Congress gets dinged a lot for slowing down innovation, but sometimes that is just what the doctor ordered. Thirty-five years ago, a Democratically controlled Congress passed the Magnuson-Moss Act in an attempt to check a hyperactive FTC.
Like a kid set loose in a candy store, the FTC at the time had gone on a binge of overreaching and harmful regulation. The core enabler of this action is the exceptionally broad mandate bestowed on the agency to regulate all “unfair” consumer activity. Unlike regulating the structural stability of bridges or safety in food, “fairness” is a subjective concept.
Congress’ prudent action to place special restrictions on FTC rulemaking [15 U.S.C. Sect. 57a(b)(2)(A)] was in direct response to the agency’s overreach and regulation of activities that would have included advertising children’s products – in essence, acting like a kid in a candy store. Magnuson-Moss was the equivalent of putting the candy behind the counter, providing Congress and courts control over how much candy was appropriate.

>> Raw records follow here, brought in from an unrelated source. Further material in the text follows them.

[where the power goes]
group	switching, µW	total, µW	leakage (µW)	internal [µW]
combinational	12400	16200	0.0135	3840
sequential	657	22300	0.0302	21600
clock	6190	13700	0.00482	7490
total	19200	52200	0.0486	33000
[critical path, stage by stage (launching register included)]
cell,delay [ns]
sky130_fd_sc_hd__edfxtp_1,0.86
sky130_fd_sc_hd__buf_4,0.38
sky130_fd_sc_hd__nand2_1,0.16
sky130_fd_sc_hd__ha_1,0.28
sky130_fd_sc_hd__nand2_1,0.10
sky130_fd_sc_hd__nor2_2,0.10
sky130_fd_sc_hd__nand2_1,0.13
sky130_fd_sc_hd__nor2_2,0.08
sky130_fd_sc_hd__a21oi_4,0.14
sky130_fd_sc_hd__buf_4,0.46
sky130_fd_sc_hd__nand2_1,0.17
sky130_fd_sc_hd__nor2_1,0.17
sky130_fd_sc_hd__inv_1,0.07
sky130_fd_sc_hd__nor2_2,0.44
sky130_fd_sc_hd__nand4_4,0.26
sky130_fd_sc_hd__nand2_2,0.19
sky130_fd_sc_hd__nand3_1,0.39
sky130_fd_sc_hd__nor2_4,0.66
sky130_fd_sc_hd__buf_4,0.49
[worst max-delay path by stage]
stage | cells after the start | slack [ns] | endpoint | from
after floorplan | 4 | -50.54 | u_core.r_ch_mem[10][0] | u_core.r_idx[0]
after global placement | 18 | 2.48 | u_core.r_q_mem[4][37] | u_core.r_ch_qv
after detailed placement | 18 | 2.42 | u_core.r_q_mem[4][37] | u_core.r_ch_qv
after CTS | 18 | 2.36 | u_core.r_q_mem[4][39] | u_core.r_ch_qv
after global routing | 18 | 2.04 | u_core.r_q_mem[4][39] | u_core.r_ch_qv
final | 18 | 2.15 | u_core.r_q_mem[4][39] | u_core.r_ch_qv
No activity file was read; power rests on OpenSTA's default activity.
## config.mk

```make
export PLATFORM = sky130hd
export DESIGN_NAME = hex_half_disk_row_enumerator
export DESIGN_NICKNAME = d
export VERILOG_FILES = /design/src/rtl/hhde_pkg.sv /design/src/rtl/hhde_sq_unit.sv /design/src/rtl/hex_half_disk_row_enumerator.sv
export SDC_FILE = /design/constraint.sdc
export NUM_CORES = 1
export LEC_CHECK = 0
export ABC_AREA = 0
export BUFFER_PORTS_ARGS = -buffer_cell sky130_fd_sc_hd__buf_2
export CAP_MARGIN = 20
export CELL_PAD_IN_SITES_DETAIL_PLACEMENT = 0
export CELL_PAD_IN_SITES_GLOBAL_PLACEMENT = 1
export CORE_ASPECT_RATIO = 1.25
export CORE_UTILIZATION = 40
export DETAILED_ROUTE_END_ITERATION = 6
export PLACE_DENSITY = 0.71
export SLEW_MARGIN = 30
export SYNTH_ARGS = -nofsm -noshare
export SYNTH_HDL_FRONTEND = slang
export SYNTH_HIERARCHICAL = 1
export SYNTH_SLANG_ARGS = --single-unit
```

## constraint.sdc

```tcl
create_clock -name i_clk -period 8.1 [get_ports i_clk]
set_input_delay 1.215 -clock i_clk [delete_from_list [all_inputs] [get_ports i_clk]]
set_output_delay 1.215 -clock i_clk [all_outputs]
set_load 0.05 [all_outputs]
```

## src/rtl/hhde_pkg.sv

```systemverilog
// Shared types and constants for the hex half-disk row enumerator.
`default_nettype none

package hhde_pkg;

    localparam int RADIUS_MAX_DEF = 31;   // default scan half-width minus one
    localparam int THR_W          = 12;   // radius threshold width
    localparam int EY_W           = 6;    // scanline offset width
    localparam int EX_W           = 7;    // column offset width, signed
    localparam int OP_W           = 8;    // squarer operand width, signed
    localparam int SQ_W           = 13;   // square of an operand up to 65
    localparam int BASE_W         = 14;   // 3*ey^2 up to 11907
    localparam int LHS_W          = 15;   // h^2 + 3*ey^2

    typedef struct packed {
        logic [EY_W-1:0] row_offset;
        logic            center_row_odd;
    } t_in_item;

    typedef struct packed {
        logic signed [EX_W-1:0] col_offset;
        logic [EY_W-1:0]        row_echo;
        logic                   row_empty;
        logic                   last_of_row;
    } t_out_item;

    typedef enum logic [1:0] {
        S_IDLE,
        S_BASE,
        S_SCAN,
        S_FIN
    } t_state;

endpackage

`default_nettype wire

```

## src/rtl/hhde_sq_unit.sv

```systemverilog
// Shared squarer used for both the row term and the per-column term.
`default_nettype none

module hhde_sq_unit (
    input  wire logic signed [hhde_pkg::OP_W-1:0] i_op,
    output logic [hhde_pkg::SQ_W-1:0]             o_sq
);
    import hhde_pkg::*;

    logic signed [2*OP_W-1:0] prod;

    // operands stay within +/-65, so the square fits SQ_W bits
    assign prod = i_op * i_op;
    assign o_sq = prod[SQ_W-1:0];

endmodule

`default_nettype wire

```

## src/rtl/hex_half_disk_row_enumerator.sv

```systemverilog
// Top level: hex grid half-disk scanline enumerator with its sequencer.
`default_nettype none

// Usage
//   Write the radius threshold ceil(4r^2/sx^2) through i_cfg_we/i_cfg_wdata
//   while busy is low. Reset clears it to zero, which makes every row empty.
//   Issue a scanline by raising start with i_item (row offset ey and the
//   parity of the center row); the item is taken on an edge where start is
//   high and busy is low. busy then stays high until the row is finished.
//   Each pixel offset ex inside the disk comes out on o_result for one cycle,
//   marked by o_res_strobe, in ascending order; the final one carries
//   last_of_row. A row with no pixel gives one result with row_empty set.
//   Steps: the row term 3*ey^2 is first loaded through the shared squarer,
//   then the columns of the window -(RADIUS_MAX+1)..RADIUS_MAX+1 are tested
//   one per cycle on the same squarer, then a closing step ends the row; the
//   center scanline tests only columns 1..RADIUS_MAX+1. At most one result
//   per cycle. The squarer is the only multiplier.
//   Each hit is held until the next hit or the closing cycle so the last one
//   can be flagged. The receiver cannot stall; results are never held.
module hex_half_disk_row_enumerator #(
    parameter int RADIUS_MAX = hhde_pkg::RADIUS_MAX_DEF
) (
    input  wire logic                       i_clk,
    input  wire logic                       i_rst_n,
    input  wire logic                       i_cfg_we,
    input  wire logic [hhde_pkg::THR_W-1:0] i_cfg_wdata,
    input  wire logic                       start,
    input  wire hhde_pkg::t_in_item         i_item,
    output logic                            busy,
    output logic                            o_res_strobe,
    output hhde_pkg::t_out_item             o_result
);
    import hhde_pkg::*;

    // scan window bounds
    localparam logic signed [EX_W-1:0] EX_HI = EX_W'(RADIUS_MAX + 1);
    localparam logic signed [EX_W-1:0] EX_LO = -EX_HI;

    t_state                 r_state, n_state;
    logic [THR_W-1:0]       r_thr;
    logic [EY_W-1:0]        r_ey, n_ey;
    logic                   r_codd, n_codd;
    logic signed [EX_W-1:0] r_ex, n_ex;
    logic [BASE_W-1:0]      r_base, n_base;
    logic                   r_have, n_have;
    logic signed [EX_W-1:0] r_pend, n_pend;
    logic                   r_strobe, n_strobe;
    t_out_item              r_result, n_result;

    logic signed [OP_W-1:0] sq_op;
    logic [SQ_W-1:0]        sq;
    logic signed [OP_W-1:0] d_off;
    logic signed [OP_W-1:0] h_val;
    logic [LHS_W-1:0]       lhs;
    logic                   hit;

    hhde_sq_unit u_sq (
        .i_op (sq_op),
        .o_sq (sq)
    );

    // odd scanlines sit half a step right or left of the center row
    assign d_off = r_ey[0] ? (r_codd ? -8'sd1 : 8'sd1) : 8'sd0;
    assign h_val = $signed({r_ex, 1'b0}) + d_off;
    assign lhs   = LHS_W'(sq) + LHS_W'(r_base);
    assign hit   = lhs < LHS_W'(r_thr);

    assign busy         = (r_state != S_IDLE);
    assign o_res_strobe = r_strobe;
    assign o_result     = r_result;

    always_comb begin
        n_state  = r_state;
        n_ey     = r_ey;
        n_codd   = r_codd;
        n_ex     = r_ex;
        n_base   = r_base;
        n_have   = r_have;
        n_pend   = r_pend;
        n_strobe = 1'b0;
        n_result = r_result;
        sq_op    = '0;
        case (r_state)
            S_IDLE: begin
                if (start) begin
                    n_ey    = i_item.row_offset;
                    n_codd  = i_item.center_row_odd;
                    // the center scanline keeps only the right half
                    n_ex    = (i_item.row_offset == '0) ? EX_W'(1) : EX_LO;
                    n_state = S_BASE;
                end
            end
            S_BASE: begin
                // load 3*ey^2 as sq + 2*sq
                sq_op   = $signed(OP_W'(r_ey));
                n_base  = BASE_W'(sq) + BASE_W'({sq, 1'b0});
                n_have  = 1'b0;
                n_state = S_SCAN;
            end
            S_SCAN: begin
                sq_op = h_val;
                if (hit) begin
                    // release the held hit, it is not the last one
                    if (r_have) begin
                        n_strobe             = 1'b1;
                        n_result.col_offset  = r_pend;
                        n_result.row_echo    = r_ey;
                        n_result.row_empty   = 1'b0;
                        n_result.last_of_row = 1'b0;
                    end
                    n_pend = r_ex;
                    n_have = 1'b1;
                end
                if (r_ex == EX_HI) begin
                    n_state = S_FIN;
                end else begin
                    n_ex = r_ex + EX_W'(1);
                end
            end
            S_FIN: begin
                n_strobe             = 1'b1;
                n_result.row_echo    = r_ey;
                n_result.last_of_row = 1'b1;
                if (r_have) begin
                    n_result.col_offset = r_pend;
                    n_result.row_empty  = 1'b0;
                end else begin
                    n_result.col_offset = '0;
                    n_result.row_empty  = 1'b1;
                end
                n_state = S_IDLE;
            end
            default: begin
                n_state = S_IDLE;
            end
        endcase
    end

    always_ff @(posedge i_clk) begin
        if (!i_rst_n) begin
            r_state  <= S_IDLE;
            r_thr    <= '0;
            r_strobe <= 1'b0;
            r_have   <= 1'b0;
        end else begin
            r_state  <= n_state;
            r_strobe <= n_strobe;
            r_have   <= n_have;
            if (i_cfg_we) begin
                r_thr <= i_cfg_wdata;
            end
        end
    end

    always_ff @(posedge i_clk) begin
        r_ey     <= n_ey;
        r_codd   <= n_codd;
        r_ex     <= n_ex;
        r_base   <= n_base;
        r_pend   <= n_pend;
        r_result <= n_result;
    end

    // closing a row always puts out its last result
    a_fin_strobes: assert property (@(posedge i_clk) disable iff (!i_rst_n)
        (r_state == S_FIN) |=> (o_res_strobe && o_result.last_of_row))
        else $error("row closed without a last result");

    // an empty row is a single result
    a_empty_last: assert property (@(posedge i_clk) disable iff (!i_rst_n)
        (o_res_strobe && o_result.row_empty) |-> o_result.last_of_row)
        else $error("empty result not flagged last");

    // nothing comes out while the row term is loaded
    a_base_quiet: assert property (@(posedge i_clk) disable iff (!i_rst_n)
        (r_state == S_BASE) |-> !o_res_strobe)
        else $error("result during row setup");

    // every pixel lies in the scan window
    a_in_window: assert property (@(posedge i_clk) disable iff (!i_rst_n)
        (o_res_strobe && !o_result.row_empty) |->
            (o_result.col_offset >= EX_LO && o_result.col_offset <= EX_HI))
        else $error("column offset outside scan window");

endmodule

`default_nettype wire

```

==> results summary, run 1 <==
The flow ran to the end, and the final reports show no timing, DRC or antenna violations. The fraction of the cycle the final worst path needs came out at a little over nine tenths. The number of DRC markers in iteration 0 is between 100 and 150.

STA classifies the critical path startpoint as a register. The internal power component came out at between 1 and 1.5 mW. The library cell used most frequently in the layout, excluding fill and tap cells, is sky130_fd_sc_hd__inv_1. The core region is around 14000 sq um.

The clock group share of total power came out at between 15 and 20%. In this run the power spent charging and discharging nets is 0.901 mW. The aggregate routed wire length came out at between 10 and 15 mm. The layout cell share with drive strength beyond 1 came out at about 20%. The worst setup slack after placement is -0.142 ns. The number of buffer cells added on primary ports is 39. The fraction of registers with async set/reset came out at 0%. The floorplan has 49 rows. For this run, design rule violations remaining after detail routing come to 0.

The sequential share of the synthesized area came out at 31.2%. In this run the clock root is driven by a sky130_fd_sc_hd__clkbuf_16. The library cells used most frequently in the layout, excluding fill and tap cells, are sky130_fd_sc_hd__inv_1, sky130_fd_sc_hd__ha_1, sky130_fd_sc_hd__edfxtp_1. The final RePlAce weighted congestion came out at 0.812.

The post-synth net total came out at 700. The synthesized netlist contains between 50 and 60 unique library cells. At the end of the flow the core is filled with cells to 48.5%.

The horizontal die dimension came out at between 100 and 150 um. The maximum number of pins on one net before global-route repair came out at 19. The aggregate global-route resource usage came out at 16.2%. The worst hold slack after final layout came out at just under 0.5 ns. The post-synthesis area per instance is a little over 10 sq um.

For this design the static power due to leakage is between 3 and 4 nW. The longest clock path from root to sink contains 2 buffers. The total number of vias came out at between 4k and 5k.

The worst setup path is captured at a register. Headroom to the max-slew limit came out at between 50% and 60%. The number of CTS-inserted buffers came out at 9. The clock edge transition at the registers on the reported setup and hold paths came out at approximately 0.06 ns. The most instantiated flip-flop cell in the synthesis netlist is sky130_fd_sc_hd__edfxtp_1. The design draws approximately 2.2 mW. The die area came out at roughly 15000 sq um. The sum of net half-perimeters after detailed placement is approximately 9 mm. The final global-route overflow total came out at 0.

The multi-input combinational cells in the finished layout cover a total of between 3000 and 4000 sq um. The slowest stage of the critical path belongs to the cell sky130_fd_sc_hd__fa_1. The number of placed I/O pins is 40. The initial antenna violation count came out at 0. The clock skew came out at a little over 0.01 ns. The H-tree was split into 3 levels.

The flop and latch count out of synthesis is between 60 and 70. The sequential cell area is ~1800 sq um. The worst path needs around 7.8 ns of the cycle, external delays included.

The ratio of total power to cell area is roughly 320 nW/um^2. The share of total power consumed by net switching came out at just over 40%. Derived from the worst setup path, the maximum achievable clock frequency is about 130 MHz. The number of violations of the max-capacitance limit is 0. At the worst endpoint, the arrival time is 7.86 ns.

The slew of the pin with the lowest slew margin came out at a little under 0.7 ns. The worst supply voltage drop on vdd came out at slightly below 0.0002 V. The number of antenna diodes came out at 0. The logic gate share of total power is between 50 and 60%. The wire length of the first global-routing pass is about 19 mm. The total count of hold-check failures in the final report came out at 0. The path type of the worst setup path is reg2reg. The maximum fanout encountered on the critical timing path came out at 7. The number of pins exceeding their max-slew limit in the final report came out at 0. The worst hold-check path type is reg2reg.

The gate count of the mapped netlist is between 500 and 600. The detail-routed net length per standard cell came out at 13.4 um. The data required time at the worst endpoint came out at 8.16 ns.

Once the floorplan was initialized, standard cells occupied 40.7% of the core. Setup violations remaining at the end of the flow were counted as 0. In the routed layout, each cell is associated on average with a via count of about 4.9.

The height of the die is 137 um. The cell area that synthesis handed to floorplanning was 5840 sq um. The TritonCTS clock tree is built. The clock reaches the later pin of the worst-skew pair after ~0.34 ns. Sequential cells burn 24.1% of the power.

The filler cell count in the final layout is around 1.4k. The warning count from the yosys run came out at 6. The number of nets in the layout came out at approximately 780. The clock net in this run drives a total of between 60 and 70 sinks.

The filler-free cell count of the finished design came out at 827. The number of enable-type register cells in the synthesized netlist is 50. The longest individual stage delay on the worst path is around 0.53 ns. The first detailed-routing pass took 4 iterations. Across all setup checks in the final design, the least slack found is a little over 0.3 ns. The number of placed instances, taps included, is 802. The via count of the first global-routing pass is between 4k and 5k.

The count of nets left with antenna violations once routing finished came out at 0. From synthesis to final layout, the design area changed by 19.0%.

Now, 35 years later, the FTC has that ‘unfairness feeling’ again. In a NY Times interview last month, FTC Chairman Jon Leibowitz signaled his intent to change standard marketing tactics of disclosure and opt-out, by requiring users to opt-In for collection of information for targeting ads. They are concerned about what’s “fair” in advertising, but we know that low rates of opt-in will reduce ad revenue. If the change were put into effect, free online services might have to charge a “fare” to users.
At the same time, the FTC is seeking to shed what the Chair called “medieval restrictions” on its rulemaking powers. A change that would allow the FTC to move quickly to require opt-in. Taken together, these threats to online services and e-commerce are #1 on the 2010 iAWFUL list.
Earlier in the 111th Congress, legislation was passed in the House to reform financial services regulatory mechanisms. The bill expanded FTC rulemaking authority, even though the FTC wasn’t blamed for failing to regulate trade that contributed to the financial crisis.
A similar Senate bill addressing financial regulatory reform did not change FTC rulemaking powers. Fortunately, at a Senate Commerce hearing on February 4, several Senators challenged Chairman Leibowitz as he made the case for an expedited rulemaking process.
The specific purpose of the Magnuson-Moss Act was to enact safeguards that restrain the FTC’s ability to unilaterally deem certain practices “unfair” and, in turn, to expand its authority in many areas including banning broad categories of advertising.
These safeguards include important procedures that allow for enhanced stakeholder participation, require a detailed evidentiary record before the FTC can create new rules, and enable courts to scrutinize rulemakings as a valuable check to ensure proper process and evidentiary support.
The current process through which the FTC promulgates rules, as established by the long standing Magnuson-Moss Act, is a proven and effective vehicle for the regulation of business that provides the Commission with authority to punish businesses that act in a deceptive manner.
Chairman Leibowitz argued that his agency strains to make timely rules. But Congress has demonstrated time and again that when it wants the FTC to move quickly, it will direct the FTC to do so. For example, both the COPPA and CAN-SPAM laws gave the FTC rulemaking authority – under the expedited APA process [5 U.S.C. Sect 553] – allowing the FTC to issue regs quickly.
The bottom line is that new regulations are not necessary to hold legitimate businesses accountable for their actions. Outlaws who spam and scam are STILL spamming and scamming after the FTC issued regulations.
A new era of increased regulatory promulgation at the FTC would harm law-abiding competitors and consumers while failing to address those who operate outside the law. To address these individuals, aggressive enforcement seems more relevant than expanded regulation.
This is why the FCC’s campaign for an expedited rulemaking process is the equivalent of handing a child the keys to a candy store, and the reason why it tops the 2010 iAwful list.